The court reversed the judgment.

In a suit for breach of fiduciary duty, breach of contract, and declaratory relief brought by plaintiff doctor against defendant medical corporations, the Ventura County Superior Court, California, entered judgment for the doctor. The corporations appealed the judgment and the denial of its costs and attorney fees. The doctor cross-appealed regarding valuation of her corporate shares and her liability for not paying pension plan contributions.

The doctor, along with four other physicians, created a business to provide emergency care in hospitals. The business consisted of two corporations. The doctor was the chief financial officer and assumed responsibility for oversight of patient billing. A majority of directors and shareholders voted to remove the doctor as an officer and director and to redeem her shares for contracting with a billing company without prior shareholder approval. Regarding the corporations' claim that the doctor breached a shareholders' agreement and her fiduciary duties, the instant court concluded that the trial court properly decided that the doctor's acts and omissions were protected by the business judgment rule.
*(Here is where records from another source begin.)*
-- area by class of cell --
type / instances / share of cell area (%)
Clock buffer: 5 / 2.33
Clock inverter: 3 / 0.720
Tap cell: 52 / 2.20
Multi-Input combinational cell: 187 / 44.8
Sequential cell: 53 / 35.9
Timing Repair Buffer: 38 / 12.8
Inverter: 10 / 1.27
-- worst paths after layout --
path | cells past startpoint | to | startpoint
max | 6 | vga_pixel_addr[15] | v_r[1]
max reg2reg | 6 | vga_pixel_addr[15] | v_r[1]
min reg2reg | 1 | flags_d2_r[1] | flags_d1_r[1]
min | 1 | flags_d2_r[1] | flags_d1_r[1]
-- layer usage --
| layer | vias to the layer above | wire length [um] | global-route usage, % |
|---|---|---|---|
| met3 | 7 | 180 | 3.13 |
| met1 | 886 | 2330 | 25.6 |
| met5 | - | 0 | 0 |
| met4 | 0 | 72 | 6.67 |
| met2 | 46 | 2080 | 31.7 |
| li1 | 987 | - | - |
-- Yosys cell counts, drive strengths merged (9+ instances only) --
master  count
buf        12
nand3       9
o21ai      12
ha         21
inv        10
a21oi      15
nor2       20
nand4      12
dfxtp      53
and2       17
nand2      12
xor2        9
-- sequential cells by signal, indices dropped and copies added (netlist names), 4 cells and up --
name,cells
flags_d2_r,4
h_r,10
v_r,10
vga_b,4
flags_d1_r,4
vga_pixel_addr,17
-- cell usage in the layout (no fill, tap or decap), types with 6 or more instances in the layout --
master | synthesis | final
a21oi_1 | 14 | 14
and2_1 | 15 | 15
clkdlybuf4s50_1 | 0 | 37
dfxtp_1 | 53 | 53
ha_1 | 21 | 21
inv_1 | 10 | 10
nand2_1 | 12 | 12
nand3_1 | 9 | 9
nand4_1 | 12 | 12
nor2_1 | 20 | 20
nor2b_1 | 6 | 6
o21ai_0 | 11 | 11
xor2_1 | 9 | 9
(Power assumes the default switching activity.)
$ cat config.mk
export PLATFORM = sky130hd
export DESIGN_NAME = bcd_countdown_timer
export DESIGN_NICKNAME = d
export VERILOG_FILES = /design/src/rtl/bcd_countdown_timer_pkg.sv /design/src/rtl/bcd_down_digit.sv /design/src/rtl/bcd_countdown_timer.sv
export SDC_FILE = /design/constraint.sdc
export NUM_CORES = 1
export LEC_CHECK = 0
export ABC_CLOCK_PERIOD_IN_PS = 9200
export CELL_PAD_IN_SITES_DETAIL_PLACEMENT = 1
export CELL_PAD_IN_SITES_GLOBAL_PLACEMENT = 2
export CORE_AREA = 2 2 85 87
export DETAILED_ROUTE_END_ITERATION = 6
export DIE_AREA = 0 0 87 89
export GPL_TIMING_DRIVEN = 1
export PLACE_DENSITY = 0.91
export RECOVER_POWER = 25
export SLEW_MARGIN = 20
export SYNTH_ARGS = -nofsm -noshare
export SYNTH_HDL_FRONTEND = slang
export SYNTH_HIERARCHICAL = 1
export SYNTH_SLANG_ARGS = --single-unit
export TNS_END_PERCENT = 20
$ cat constraint.sdc
create_clock -name mclk -period 9.2 [get_ports mclk]
set_input_delay 1.84 -clock mclk [delete_from_list [all_inputs] [get_ports mclk]]
set_output_delay 1.84 -clock mclk [all_outputs]
set_load 0.05 [all_outputs]
$ cat src/rtl/bcd_countdown_timer_pkg.sv
// Shared definitions for the BCD countdown timer: FSM state encoding,
// the largest legal BCD digit and the load-value clamp helper.
package bcd_countdown_timer_pkg;

    typedef enum logic [1:0] {
        ST_IDLE   = 2'd0,
        ST_RUN    = 2'd1,
        ST_PAUSED = 2'd2,
        ST_DONE   = 2'd3
    } state_e;

    localparam logic [3:0] BCD_MAX = 4'd9;

    // Any nibble above 9 is not a BCD digit; saturate it to 9.
    function automatic logic [3:0] bcd_clamp(input logic [3:0] nib);
        return (nib > BCD_MAX) ? BCD_MAX : nib;
    endfunction

endpackage

$ cat src/rtl/bcd_down_digit.sv
// One BCD digit of the down-counter. A load overrides everything; otherwise
// the digit steps down by one whenever a borrow arrives, wrapping 0 -> 9 and
// passing the borrow on to the next digit.
module bcd_down_digit
    import bcd_countdown_timer_pkg::*;
(
    input  logic       mclk,
    input  logic       rst_n,
    input  logic       ld,
    input  logic [3:0] ld_val,
    input  logic       borrow_in,
    output logic [3:0] digit,
    output logic       borrow_out
);

    logic [3:0] digit_q;
    logic [3:0] digit_d;

    // Next digit value: load wins, then a borrow decrements with 0 -> 9 wrap.
    always_comb begin
        digit_d = digit_q;
        if (ld) begin
            digit_d = ld_val;
        end else if (borrow_in) begin
            digit_d = (digit_q == 4'd0) ? BCD_MAX : (digit_q - 4'd1);
        end
    end

    // Digit register, cleared asynchronously.
    always_ff @(posedge mclk or negedge rst_n) begin
        if (!rst_n) begin
            digit_q <= 4'd0;
        end else begin
            digit_q <= digit_d;
        end
    end

    assign digit      = digit_q;
    assign borrow_out = borrow_in & (digit_q == 4'd0);

endmodule
$ cat config.mk
export PLATFORM = sky130hd
export DESIGN_NAME = mmio_uart_tx_flat
export DESIGN_NICKNAME = d
export VERILOG_FILES = /design/src/rtl/uart_pkg.sv /design/src/rtl/mmio_uart_tx_if.sv /design/src/rtl/sync_fifo.sv /design/src/rtl/mmio_uart_tx.sv /design/src/flat_wrapper.sv
export SDC_FILE = /design/constraint.sdc
export NUM_CORES = 1
export LEC_CHECK = 0
export CORE_MARGIN = 5
export CORE_UTILIZATION = 23
export DETAILED_ROUTE_END_ITERATION = 8
export GPL_TIMING_DRIVEN = 1
export MAX_ROUTING_LAYER = met4
export SYNTH_ARGS = -nofsm -noshare
export SYNTH_HDL_FRONTEND = slang
export SYNTH_SLANG_ARGS = --single-unit
$ cat constraint.sdc
create_clock -name clk -period 2.5 [get_ports clk]
set_input_delay 0.375 -clock clk [delete_from_list [all_inputs] [get_ports clk]]
set_output_delay 0.375 -clock clk [all_outputs]
set_load 0.01 [all_outputs]
$ cat src/rtl/uart_pkg.sv
// Shared definitions for the memory-mapped UART transmitter:
// register offsets, STATUS bit positions and transmitter state encoding.
package uart_pkg;

    localparam logic [31:0] TXDATA_OFF = 32'h0000_0000;
    localparam logic [31:0] STATUS_OFF = 32'h0000_0004;

    localparam int ST_FULL    = 0;
    localparam int ST_EMPTY   = 1;
    localparam int ST_BUSY    = 2;
    localparam int ST_OVF     = 3;
    localparam int ST_CNT_LSB = 4;
    localparam int ST_CNT_W   = 4;

    typedef enum logic [1:0] {
        IDLE  = 2'd0,
        START = 2'd1,
        DATA  = 2'd2,
        STOP  = 2'd3
    } uart_state_e;

endpackage

$ cat src/rtl/mmio_uart_tx_if.sv
// Core data-memory bus as seen by the UART: store strobe, address, data
// and the combinational select/read-data return path.
interface mmio_uart_tx_if;
    logic        we;
    logic [31:0] addr;
    logic [31:0] wdata;
    logic        sel;
    logic [31:0] rdata;

    modport master (output we, addr, wdata, input sel, rdata);
    modport slave  (input we, addr, wdata, output sel, rdata);
endinterface

$ cat src/rtl/sync_fifo.sv
// Single-clock FIFO with synchronous reset; full/empty come from the
// registered count so a push while full is refused even if a pop coincides.
module sync_fifo #(
    parameter int WIDTH = 8,
    parameter int DEPTH = 4
) (
    input  logic                     clk,
    input  logic                     rst,
    input  logic                     push,
    input  logic [WIDTH-1:0]         din,
    input  logic                     pop,
    output logic [WIDTH-1:0]         dout,
    output logic                     full,
    output logic                     empty,
    output logic [$clog2(DEPTH):0]   count
);

    localparam int AW = $clog2(DEPTH);
    localparam int CW = AW + 1;

    logic [WIDTH-1:0] mem_q [DEPTH];
    logic [AW-1:0]    wptr_q, wptr_d;
    logic [AW-1:0]    rptr_q, rptr_d;
    logic [CW-1:0]    count_q, count_d;
    logic             push_ok, pop_ok;

    assign full    = (count_q == CW'(DEPTH));
    assign empty   = (count_q == '0);
    assign count   = count_q;
    assign dout    = mem_q[rptr_q];
    assign push_ok = push & ~full;
    assign pop_ok  = pop & ~empty;

    always_comb begin
        wptr_d  = wptr_q;
        rptr_d  = rptr_q;
        count_d = count_q;
        if (push_ok) wptr_d = wptr_q + 1'b1;
        if (pop_ok)  rptr_d = rptr_q + 1'b1;
        case ({push_ok, pop_ok})
            2'b10:   count_d = count_q + 1'b1;
            2'b01:   count_d = count_q - 1'b1;
            default: count_d = count_q;
        endcase
    end

    always_ff @(posedge clk) begin
        if (rst) begin
            wptr_q  <= '0;
            rptr_q  <= '0;
            count_q <= '0;
        end else begin
            wptr_q  <= wptr_d;
            rptr_q  <= rptr_d;
            count_q <= count_d;
        end
    end

    // Storage needs no reset: entries are only visible once counted.
    always_ff @(posedge clk) begin
        if (push_ok) mem_q[wptr_q] <= din;
    end

endmodule

$ cat src/rtl/mmio_uart_tx.sv
// Memory-mapped 8N1 UART transmitter: TXDATA/STATUS register window on the
// core data bus, byte FIFO, and the serialising FSM with its baud counter.
//
//   state | meaning
//   IDLE  | line high, waiting for a buffered byte
//   START | start bit (low) for CLKS_PER_BIT cycles
//   DATA  | eight data bits, LSB first
//   STOP  | stop bit (high); chains straight into START if more bytes wait
module mmio_uart_tx
    import uart_pkg::*;
#(
    parameter logic [31:0] BASE_ADDR    = 32'h0000_0100,
    parameter int          CLKS_PER_BIT = 16,
    parameter int          FIFO_DEPTH   = 4
) (
    input  logic            clk,
    input  logic            rst,
    mmio_uart_tx_if.slave   bus,
    output logic            tx,
    output logic            busy
);

    localparam int              BW        = $clog2(CLKS_PER_BIT);
    localparam logic [BW-1:0]   BAUD_LAST = BW'(CLKS_PER_BIT - 1);
    localparam int              CW        = $clog2(FIFO_DEPTH) + 1;
    localparam logic [29:0]     TX_WORD   = BASE_ADDR[31:2] + TXDATA_OFF[31:2];
    localparam logic [29:0]     ST_WORD   = BASE_ADDR[31:2] + STATUS_OFF[31:2];

    logic          hit_tx, hit_st, push, clr_ovf;
    logic          fifo_pop, fifo_full, fifo_empty;
    logic [7:0]    fifo_dout;
    logic [CW-1:0] fifo_count;
    logic [31:0]   status;
    logic          unused_bits;

    uart_state_e   state_q, state_d;
    logic [BW-1:0] baud_q, baud_d;
    logic [2:0]    bit_q, bit_d;
    logic [7:0]    shift_q, shift_d;
    logic          tx_q, tx_d;
    logic          busy_q, busy_d;
    logic          ovf_q, ovf_d;
    logic          baud_end;

    assign hit_tx      = (bus.addr[31:2] == TX_WORD);
    assign hit_st      = (bus.addr[31:2] == ST_WORD);
    assign bus.sel     = hit_tx | hit_st;
    assign push        = bus.we & hit_tx;
    assign clr_ovf     = bus.we & hit_st & bus.wdata[ST_OVF];
    assign unused_bits = ^{bus.addr[1:0], bus.wdata[31:8]};

    always_comb begin
        status                            = '0;
        status[ST_FULL]                   = fifo_full;
        status[ST_EMPTY]                  = fifo_empty;
        status[ST_BUSY]                   = busy_q;
        status[ST_OVF]                    = ovf_q;
        status[ST_CNT_LSB +: ST_CNT_W]    = ST_CNT_W'(fifo_count);
    end

    assign bus.rdata = hit_st ? status : 32'h0;

    sync_fifo #(
        .WIDTH (8),
        .DEPTH (FIFO_DEPTH)
    ) u_fifo (
        .clk   (clk),
        .rst   (rst),
        .push  (push),
        .din   (bus.wdata[7:0]),
        .pop   (fifo_pop),
        .dout  (fifo_dout),
        .full  (fifo_full),
        .empty (fifo_empty),
        .count (fifo_count)
    );

    assign baud_end = (baud_q == BAUD_LAST);

    always_comb begin
        state_d  = state_q;
        baud_d   = baud_q;
        bit_d    = bit_q;
        shift_d  = shift_q;
        tx_d     = tx_q;
        fifo_pop = 1'b0;
        case (state_q)
            IDLE: begin
                tx_d   = 1'b1;
                baud_d = '0;
                if (!fifo_empty) begin
                    fifo_pop = 1'b1;
                    shift_d  = fifo_dout;
                    state_d  = START;
                    tx_d     = 1'b0;
                end
            end
            START: begin
                if (baud_end) begin
                    baud_d  = '0;
                    bit_d   = 3'd0;
                    state_d = DATA;
                    tx_d    = shift_q[0];
                end else begin
                    baud_d = baud_q + 1'b1;
                end
            end
            DATA: begin
                if (baud_end) begin
                    baud_d = '0;
                    if (bit_q == 3'd7) begin
                        state_d = STOP;
                        tx_d    = 1'b1;
                    end else begin
                        bit_d   = bit_q + 1'b1;
                        shift_d = {1'b0, shift_q[7:1]};
                        tx_d    = shift_q[1];
                    end
                end else begin
                    baud_d = baud_q + 1'b1;
                end
            end
            STOP: begin
                if (baud_end) begin
                    baud_d = '0;
                    // Chain the next byte without an idle bit time.
                    if (!fifo_empty) begin
                        fifo_pop = 1'b1;
                        shift_d  = fifo_dout;
                        state_d  = START;
                        tx_d     = 1'b0;
                    end else begin
                        state_d = IDLE;
                        tx_d    = 1'b1;
                    end
                end else begin
                    baud_d = baud_q + 1'b1;
                end
            end
            default: begin
                state_d = IDLE;
                tx_d    = 1'b1;
            end
        endcase

        busy_d = (state_d != IDLE) || !fifo_empty;

        ovf_d = ovf_q;
        if (push && fifo_full) ovf_d = 1'b1;
        else if (clr_ovf)      ovf_d = 1'b0;
    end

    always_ff @(posedge clk) begin
        if (rst) begin
            state_q <= IDLE;
            baud_q  <= '0;
            bit_q   <= 3'd0;
            shift_q <= 8'h00;
            tx_q    <= 1'b1;
            busy_q  <= 1'b0;
            ovf_q   <= 1'b0;
        end else begin
            state_q <= state_d;
            baud_q  <= baud_d;
            bit_q   <= bit_d;
            shift_q <= shift_d;
            tx_q    <= tx_d;
            busy_q  <= busy_d;
            ovf_q   <= ovf_d;
        end
    end

    assign tx   = tx_q;
    assign busy = busy_q;

endmodule
$ cat src/flat_wrapper.sv
// flat-port wrapper written by rule: the top's interface ports become plain ports
module mmio_uart_tx_flat import uart_pkg::*;
#(
    parameter logic [31:0] BASE_ADDR    = 32'h0000_0100,
    parameter int          CLKS_PER_BIT = 16,
    parameter int          FIFO_DEPTH   = 4
)
  (clk, rst, tx, busy, bus_we, bus_addr, bus_wdata, bus_sel, bus_rdata);
  mmio_uart_tx_if bus_i ();
  input  logic clk;
  input  logic rst;
  output logic tx;
  output logic busy;
  input wire logic [$bits(bus_i.we)-1:0] bus_we;
  input wire logic [$bits(bus_i.addr)-1:0] bus_addr;
  input wire logic [$bits(bus_i.wdata)-1:0] bus_wdata;
  output wire logic [$bits(bus_i.sel)-1:0] bus_sel;
  output wire logic [$bits(bus_i.rdata)-1:0] bus_rdata;
  assign bus_i.we = bus_we;
  assign bus_i.addr = bus_addr;
  assign bus_i.wdata = bus_wdata;
  assign bus_sel = bus_i.sel;
  assign bus_rdata = bus_i.rdata;
  mmio_uart_tx #(.BASE_ADDR(BASE_ADDR), .CLKS_PER_BIT(CLKS_PER_BIT), .FIFO_DEPTH(FIFO_DEPTH)) u_core (.clk(clk), .rst(rst), .bus(bus_i), .tx(tx), .busy(busy));
endmodule
==> config.mk <==
export PLATFORM = sky130hd
export DESIGN_NAME = mem_access
export DESIGN_NICKNAME = d
export VERILOG_FILES = /design/src/rtl/mem_access_pkg.sv /design/src/rtl/mem_load_fmt.sv /design/src/rtl/mem_access.sv
export SDC_FILE = /design/constraint.sdc
export NUM_CORES = 1
export LEC_CHECK = 0
export ABC_CLOCK_PERIOD_IN_PS = 3100
export BUFFER_PORTS_ARGS = -buffer_cell sky130_fd_sc_hd__buf_2
export CORE_ASPECT_RATIO = 0.6
export CORE_MARGIN = 8
export CORE_UTILIZATION = 47
export CTS_CLUSTER_DIAMETER = 50
export DETAILED_ROUTE_END_ITERATION = 10
export HOLD_SLACK_MARGIN = 0.1
export PLACE_DENSITY = 0.81
export SYNTH_ARGS = -nofsm -noshare
export SYNTH_HDL_FRONTEND = slang
export SYNTH_SLANG_ARGS = --single-unit
==> constraint.sdc <==
create_clock -name clk -period 3.1 [get_ports clk]
set_clock_uncertainty 0.2 [all_clocks]
set_input_delay 0.62 -clock clk [delete_from_list [all_inputs] [get_ports clk]]
set_output_delay 0.62 -clock clk [all_outputs]
set_load 0.05 [all_outputs]
==> src/rtl/mem_access_pkg.sv <==
// mem_access_pkg: shared op codes, FSM states, reset/zero constants and op decode helpers for the MEM stage
package mem_access_pkg;
  localparam logic [7:0] EXE_LB_OP  = 8'b11100000;
  localparam logic [7:0] EXE_LH_OP  = 8'b11100001;
  localparam logic [7:0] EXE_LW_OP  = 8'b11100011;
  localparam logic [7:0] EXE_LBU_OP = 8'b11100100;
  localparam logic [7:0] EXE_LHU_OP = 8'b11100101;
  localparam logic [7:0] EXE_SB_OP  = 8'b11101000;
  localparam logic [7:0] EXE_SH_OP  = 8'b11101001;
  localparam logic [7:0] EXE_SW_OP  = 8'b11101011;
  localparam logic [31:0] ZERO_WORD = 32'h0000_0000;
  localparam logic RST_ENABLE = 1'b1;
  typedef enum logic [1:0] {MEM_IDLE, MEM_BUS, MEM_DONE} mem_state_e;
  function automatic logic is_load(input logic [7:0] op);
    return op == EXE_LB_OP || op == EXE_LBU_OP || op == EXE_LH_OP || op == EXE_LHU_OP || op == EXE_LW_OP;
  endfunction
  function automatic logic is_store(input logic [7:0] op);
    return op == EXE_SB_OP || op == EXE_SH_OP || op == EXE_SW_OP;
  endfunction
  function automatic logic is_byte(input logic [7:0] op);
    return op == EXE_LB_OP || op == EXE_LBU_OP || op == EXE_SB_OP;
  endfunction
  function automatic logic is_half(input logic [7:0] op);
    return op == EXE_LH_OP || op == EXE_LHU_OP || op == EXE_SH_OP;
  endfunction
  function automatic logic is_word(input logic [7:0] op);
    return op == EXE_LW_OP || op == EXE_SW_OP;
  endfunction
endpackage

==> src/rtl/mem_load_fmt.sv <==
// mem_load_fmt: big-endian lane select and sign/zero extension of load data (aluop, addr[1:0], data -> result)
module mem_load_fmt
  import mem_access_pkg::*;
(
  input  logic [7:0]  aluop,
  input  logic [1:0]  addr,
  input  logic [31:0] data,
  output logic [31:0] result
);
  logic [7:0] b;
  logic [15:0] h;
  assign b = addr[1] ? (addr[0] ? data[7:0] : data[15:8]) : (addr[0] ? data[23:16] : data[31:24]);
  assign h = addr[1] ? data[15:0] : data[31:16];
  assign result = aluop == EXE_LB_OP  ? {{24{b[7]}}, b} :
                  aluop == EXE_LBU_OP ? {24'd0, b} :
                  aluop == EXE_LH_OP  ? {{16{h[15]}}, h} :
                  aluop == EXE_LHU_OP ? {16'd0, h} : data;
endmodule

==> src/rtl/mem_access.sv <==
// mem_access: MEM stage; pass-through of ALU results, req/ack bus FSM for loads/stores with stall; MEM_ALIGN_CHECK_EN enables misalign trap; ports: EX/MEM inputs, MEM/WB outputs, stallreq_o, bus_* master, exc_misalign_o
module mem_access
  import mem_access_pkg::*;
#(
  parameter int ADDR_W = 32,
  parameter int DATA_W = 32
) (
  input  logic              clk,
  input  logic              rst,
  input  logic [4:0]        wd_i,
  input  logic              wreg_i,
  input  logic [DATA_W-1:0] wdata_i,
  input  logic [7:0]        aluop_i,
  input  logic [ADDR_W-1:0] mem_addr_i,
  input  logic [DATA_W-1:0] store_data_i,
  input  logic              flush_i,
  output logic [4:0]        wd_o,
  output logic              wreg_o,
  output logic [DATA_W-1:0] wdata_o,
  output logic              stallreq_o,
  output logic              bus_req_o,
  output logic              bus_we_o,
  output logic [ADDR_W-1:0] bus_addr_o,
  output logic [3:0]        bus_sel_o,
  output logic [DATA_W-1:0] bus_wdata_o,
  input  logic [DATA_W-1:0] bus_rdata_i,
  input  logic              bus_ack_i,
  output logic              exc_misalign_o
);
  mem_state_e state;
  logic [DATA_W-1:0] rdata_q, load_data, wdata_next;
  logic [7:0] op_q;
  logic [1:0] lo_q;
  logic [3:0] sel_next;
  logic flushed_q, live, mem_op, misalign, start;
  assign live = rst != RST_ENABLE;
  assign mem_op = is_load(aluop_i) | is_store(aluop_i);
`ifdef MEM_ALIGN_CHECK_EN
  assign misalign = mem_op & (is_half(aluop_i) ? mem_addr_i[0] : is_word(aluop_i) & |mem_addr_i[1:0]);
`else
  assign misalign = 1'b0;
`endif
  assign start = state == MEM_IDLE & mem_op & !flush_i & !misalign;
  assign exc_misalign_o = live & state == MEM_IDLE & misalign;
  assign sel_next = is_byte(aluop_i) ? 4'b1000 >> mem_addr_i[1:0] :
                    is_half(aluop_i) ? (mem_addr_i[1] ? 4'b0011 : 4'b1100) : 4'b1111;
  assign wdata_next = is_byte(aluop_i) ? {4{store_data_i[7:0]}} :
                      is_half(aluop_i) ? {2{store_data_i[15:0]}} : store_data_i;
  mem_load_fmt u_fmt (
    .aluop  (op_q),
    .addr   (lo_q),
    .data   (rdata_q),
    .result (load_data)
  );
  assign wd_o = live ? wd_i : 5'd0;
  // a flush seen while the bus was busy still lets the bus finish, but the load result is dropped
  assign wreg_o = live & !flush_i & wreg_i &
                  (state == MEM_IDLE ? !mem_op : state == MEM_DONE & is_load(op_q) & !flushed_q);
  assign wdata_o = !live ? ZERO_WORD : (state == MEM_DONE & is_load(op_q)) ? load_data : wdata_i;
  assign stallreq_o = live & (start | state == MEM_BUS);
  always_ff @(posedge clk) begin
    if (rst == RST_ENABLE) begin
      state       <= MEM_IDLE;
      bus_req_o   <= 1'b0;
      bus_we_o    <= 1'b0;
      bus_addr_o  <= '0;
      bus_sel_o   <= '0;
      bus_wdata_o <= '0;
      rdata_q     <= '0;
      op_q        <= '0;
      lo_q        <= '0;
      flushed_q   <= 1'b0;
    end else begin
      case (state)
        MEM_IDLE: if (start) begin
          bus_req_o   <= 1'b1;
          bus_we_o    <= is_store(aluop_i);
          bus_addr_o  <= {mem_addr_i[ADDR_W-1:2], 2'b00};
          bus_sel_o   <= sel_next;
          bus_wdata_o <= wdata_next;
          op_q        <= aluop_i;
          lo_q        <= mem_addr_i[1:0];
          flushed_q   <= 1'b0;
          state       <= MEM_BUS;
        end
        MEM_BUS: begin
          flushed_q <= flushed_q | flush_i;
          if (bus_ack_i) begin
            rdata_q   <= bus_rdata_i;
            bus_req_o <= 1'b0;
            state     <= MEM_DONE;
          end
        end
        default: state <= MEM_IDLE;
      endcase
    end
  end
endmodule

# After elaboration in Yosys (flattened, before gate mapping)
# Cells that the tools add are included.
# W data, S select, Z words.
# op_classes
eq_ne	17
shifts	1
mux	25
bitwise_logic	12
n_reduce_logical	23
# op_table
op	count
$mux W32	8
$eq A8 B8 Y1 const B	13
$mux W8	3
$mux W16	1
$logic_or A1 B1 Y1	13
$mux W4	3
$and A1 B1 Y1	8
$reduce_and A2 Y1	4
$mux W5	1
$mux W1	4
$mux W2	2
$ne A2 B2 Y1 const B	2
$pmux W1 S2	2
$pmux W2 S2	1
$shr A4 B2 Y4 const A	1
$logic_not A1 Y1	3
$or A1 B1 Y1	3
$reduce_and A3 Y1	1
$eq A2 B1 Y1 const B	1
$eq A2 B2 Y1 const B	1
$logic_not A2 Y1	1
$reduce_bool A2 Y1	1
$not A1 Y1	1
# totals
ff_bits	113
inputBits	146
output_inout_bits	110
elab_cells	88

# Logic depth before layout (Yosys ltp)
# Gate-level depths: netlist of the first run.
# logic_depth
depth_word	10
depth_mapped	8

# Hierarchy
# From an unflattened synthesis of the first run, not the netlist that was laid out.
# unflattened
hier_cells	718
hier_area_um2	5748.0
# by_module_without_submodules
module	instances	cells_per_inst	area_per_inst_um2
mem_access	1	607	4855.9
mem_load_fmt	1	111	892.1

# Worst setup path before layout of the first run
# No wires, ideal clock.
# synth_timing
path_type	register to output
from	register op_q[6]
to	output port wreg_o
arrival_time_ps	2710
t_required_ps	2280
slack_ps	-430
stages_incl_launch_ff	7
n_path_buf	1
path_cell_list	dfxtp_1 > nand2_2 > nor4b_4 > nand4b_1 > buf_2 > a2bb2oi_1 > nor4b_1
# synth_between
elab_chain_len	9
# synth_lines
element	line_no	rtl
start, declared	mem_access.sv:32	logic [7:0] op_q;
start signal, assigned	mem_access.sv:81	op_q <= aluop_i;
$eq A8 B8 Y1	mem_access_pkg.sv:15	return op == EXE_LB_OP || op == EXE_LBU_OP || op == EXE_LH_OP || op == EXE_LHU_OP || op == EXE_LW_OP;
$logic_or A1 B1 Y1 (3 in series)	mem_access_pkg.sv:15	
$logic_or A1 B1 Y1 *	mem_access_pkg.sv:15	
$and A1 B1 Y1 * (2 in series)	mem_access.sv:58	(state == MEM_IDLE ? !mem_op : state == MEM_DONE & is_load(op_q) & !flushed_q);
$mux W1 *	mem_access.sv:58	
$and A1 B1 Y1 *	mem_access.sv:57	assign wreg_o = live & !flush_i & wreg_i &
end, declared	mem_access.sv:18	output logic wreg_o,
# Every way passes the cells marked *; elsewhere a longest branch is shown, timed or not.

# Worst setup path in the final report of the first run
# layout_timing
from	register op_q[5]
to	output port wdata_o[20]
# layout_between
elab_chain_len	8
# layout_lines
element	line_no	rtl
parallel branches: the longest is 6 deep, another holds $mux W32	--	
$mux W32 * (2 in series)	mem_access.sv:59	assign wdata_o = !live ? ZERO_WORD : (state == MEM_DONE & is_load(op_q)) ? load_data : wdata_i;
end, declared	mem_access.sv:19	output logic [DATA_W-1:0] wdata_o,
# Mark *: on every way between the ends.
The corporations were not a prevailing party in the litigation for costs and attorney's fees, but the trial court erred by denying the corporations postoffer attorney's fees under Cal. Code Civ. Proc. § 998. The trial court did not err by finding that the doctor breached the shareholders' agreement or by calculating the value of her shares. Sufficient evidence also supported the finding that the doctor was negligent for failing to pay pension plan contributions timely.

The order denying the corporations' postoffer attorney's fees was reversed, and the matter was remanded. In all other respects, the judgment and order were affirmed.